With state statistics indicating that roughly four Massachusetts residents die every day from an overdose, the need for some sort of new approach seems more urgent than ever, Gaeta said. Still, her organization plans only a limited version of the “safe place” other countries offer. In Boston, patients will not be allowed to take drugs in the room.
“It’s not a place where people would be injecting,” Gaeta said. “But it’s a place where people would come if they’re high and they need a safe place to be that’s not a street corner, and not a bathroom by themselves, where they’re at high risk of dying if they do overdose.”
All the funding isn’t yet secured, she said, but the plan is to convert a conference room for this purpose. A nurse and outreach worker would move among 10 or so users to check breathing, other vitals, and general health. If patients in the room need more than nursing care, there’s a hospital across the street.
Gaeta says staff in the room will “try like heck” to get patients coming off a high into treatment.
Ray Tamasi, the CEO at Gosnold, an addiction treatment network on Cape Cod, says his staff tried a similar approach with alcohol addiction about 15 years ago.
It was marginally successful, Tamasi said, “but it was taxing, very labor intensive and difficult. You have to have the resources to be able to do it.”
The Boston organizers say they are desperate to try something new. Overdoses have become the leading cause of death among Boston’s homeless men and women. But will users who inject drugs or take a cocktail of pills find their way to this room?
“I could say, for myself, I would use it just to be safe,” said Nicole, who currently is getting treatment with methadone for her heroin addiction. She asked to be identified by only her first name because some family members don’t know about her heroin use.
“A lot of addicts are homeless or by themselves,” Nicole said. “So, to have somebody—especially a nurse—keep an eye on you, and have a place to go when you’re under the influence or high … and somebody monitors you … that’s an awesome idea.”

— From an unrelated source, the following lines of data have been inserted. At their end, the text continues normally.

$ cat src/rtl/image_mem_loader.sv
// Byte-stream loader for the frame RAM write port.
// Header (width/height) then row-major pixels from BASE_ADDRESS.
module image_mem_loader #(
  parameter int                ADDR_W       = 18,
  parameter logic [ADDR_W-1:0] BASE_ADDRESS = 'h10,
  parameter int                MAX_PIXELS   = 262128
) (
  input  logic              clk,
  input  logic              rst,
  input  logic              start,
  input  logic [7:0]        in_data,
  input  logic              in_valid,
  output logic              in_ready,
  output logic [ADDR_W-1:0] wraddress,
  output logic [7:0]        data,
  output logic              wren,
  output logic              busy,
  output logic              done,
  output logic              error,
  output logic [ADDR_W-1:0] pixel_count
);

  typedef enum logic [3:0] {
    IDLE, HDR_W_HI, HDR_W_LO, HDR_H_HI, HDR_H_LO,
    CHECK, PIXELS, DONE, ERROR
  } state_e;

  localparam logic [31:0] MaxPix = 32'(MAX_PIXELS);

  state_e            state_q, state_d;
  logic [15:0]       width_q, width_d;
  logic [15:0]       height_q, height_d;
  logic              wren_q, wren_d;
  logic [ADDR_W-1:0] waddr_q, waddr_d;
  logic [7:0]        wdata_q, wdata_d;
  logic              busy_q, busy_d;
  logic              done_q, done_d;
  logic              error_q, error_d;
  logic [ADDR_W-1:0] pcnt_q, pcnt_d;

  logic        accept;
  logic [31:0] total;
  logic [31:0] pcnt_nxt;

  always_comb begin
    in_ready = 1'b0;
    unique case (state_q)
      HDR_W_HI, HDR_W_LO,
      HDR_H_HI, HDR_H_LO,
      PIXELS:  in_ready = 1'b1;
      default: in_ready = 1'b0;
    endcase
  end

  assign accept   = in_valid && in_ready;
  assign total    = 32'(width_q) * 32'(height_q);
  assign pcnt_nxt = 32'(pcnt_q) + 32'd1;

  always_comb begin
    state_d  = state_q;
    width_d  = width_q;
    height_d = height_q;
    wren_d   = 1'b0;
    waddr_d  = waddr_q;
    wdata_d  = wdata_q;
    busy_d   = busy_q;
    done_d   = done_q;
    error_d  = error_q;
    pcnt_d   = pcnt_q;
    unique case (state_q)
      IDLE, DONE, ERROR: begin
        if (start) begin
          state_d = HDR_W_HI;
          busy_d  = 1'b1;
          done_d  = 1'b0;
          error_d = 1'b0;
          pcnt_d  = '0;
        end
      end
      HDR_W_HI: if (accept) begin
        wren_d        = 1'b1;
        waddr_d       = ADDR_W'(0);
        wdata_d       = in_data;
        width_d[15:8] = in_data;
        state_d       = HDR_W_LO;
      end
      HDR_W_LO: if (accept) begin
        wren_d       = 1'b1;
        waddr_d      = ADDR_W'(1);
        wdata_d      = in_data;
        width_d[7:0] = in_data;
        state_d      = HDR_H_HI;
      end
      HDR_H_HI: if (accept) begin
        wren_d         = 1'b1;
        waddr_d        = ADDR_W'(4);
        wdata_d        = in_data;
        height_d[15:8] = in_data;
        state_d        = HDR_H_LO;
      end
      HDR_H_LO: if (accept) begin
        wren_d        = 1'b1;
        waddr_d       = ADDR_W'(5);
        wdata_d       = in_data;
        height_d[7:0] = in_data;
        state_d       = CHECK;
      end
      CHECK: begin
        if (width_q == '0 || height_q == '0 || total > MaxPix) begin
          state_d = ERROR;
          busy_d  = 1'b0;
          error_d = 1'b1;
        end else begin
          state_d = PIXELS;
        end
      end
      PIXELS: if (accept) begin
        wren_d  = 1'b1;
        waddr_d = BASE_ADDRESS + pcnt_q;
        wdata_d = in_data;
        pcnt_d  = pcnt_q + ADDR_W'(1);
        // Last pixel: finish on the accepting edge
        if (pcnt_nxt == total) begin
          state_d = DONE;
          busy_d  = 1'b0;
          done_d  = 1'b1;
        end
      end
      default: state_d = IDLE;
    endcase
  end

  always_ff @(posedge clk or posedge rst) begin
    if (rst) begin
      state_q  <= IDLE;
      width_q  <= '0;
      height_q <= '0;
      wren_q   <= 1'b0;
      waddr_q  <= '0;
      wdata_q  <= '0;
      busy_q   <= 1'b0;
      done_q   <= 1'b0;
      error_q  <= 1'b0;
      pcnt_q   <= '0;
    end else begin
      state_q  <= state_d;
      width_q  <= width_d;
      height_q <= height_d;
      wren_q   <= wren_d;
      waddr_q  <= waddr_d;
      wdata_q  <= wdata_d;
      busy_q   <= busy_d;
      done_q   <= done_d;
      error_q  <= error_d;
      pcnt_q   <= pcnt_d;
    end
  end

  assign wren        = wren_q;
  assign wraddress   = waddr_q;
  assign data        = wdata_q;
  assign busy        = busy_q;
  assign done        = done_q;
  assign error       = error_q;
  assign pixel_count = pcnt_q;

endmodule
===== src/rtl/next_state_sequencer_pkg.sv =====
// Shared control definitions for the microsequencer: next-address select codes
// and the fixed entry states.
package next_state_sequencer_pkg;

    typedef enum logic [2:0] {
        MsEncoder = 3'b000,
        MsInc     = 3'b001,
        MsJump    = 3'b010,
        MsCjump   = 3'b011,
        MsFetch   = 3'b100,
        MsWait    = 3'b101,
        MsCall    = 3'b110,
        MsReturn  = 3'b111
    } ms_sel_e;

    localparam logic [7:0] RESET_STATE = 8'd0;
    localparam logic [7:0] FETCH_STATE = 8'd1;

endpackage
$ cat config.mk
export PLATFORM = sky130hd
export DESIGN_NAME = serial_frame_receiver
export DESIGN_NICKNAME = d
export VERILOG_FILES = /design/src/rtl/serial_frame_receiver.sv
export SDC_FILE = /design/constraint.sdc
export NUM_CORES = 1
export LEC_CHECK = 0
export CAP_MARGIN = 20
export CORE_MARGIN = 2
export CORE_UTILIZATION = 43
export CTS_CLUSTER_SIZE = 30
export DETAILED_ROUTE_END_ITERATION = 10
export GPL_TIMING_DRIVEN = 0
export HOLD_SLACK_MARGIN = 0.08
export PLACE_DENSITY = 0.68
export SLEW_MARGIN = 5
export SYNTH_ARGS = -nofsm -noshare
export SYNTH_HDL_FRONTEND = slang
export SYNTH_SLANG_ARGS = --single-unit
$ cat constraint.sdc
create_clock -name clk -period 1.75 [get_ports clk]
set_input_delay 0.4375 -clock clk [delete_from_list [all_inputs] [get_ports clk]]
set_output_delay 0.4375 -clock clk [all_outputs]
set_load 0.01 [all_outputs]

A review in 2014 of 75 research articles found that supervised injection facilities—the type of “safe room” offered outside the United States—reduced the rate of overdose. And a 2008 study found that patients in Vancouver, British Columbia, and Sydney, Australia, who were monitored by a nurse while they used heroin were more likely to end up in treatment than patients who were not monitored.
The use—or lack of use—of these safe rooms in various countries highlights a divide in addiction treatment, said Barbara Herbert, the president of the Massachusetts chapter of the American Society of Addiction Medicine.
“The controversy,” Herbert said, “is, does it encourage people to keep using if we make their lives less dangerous and less miserable, or can we scare people into care?”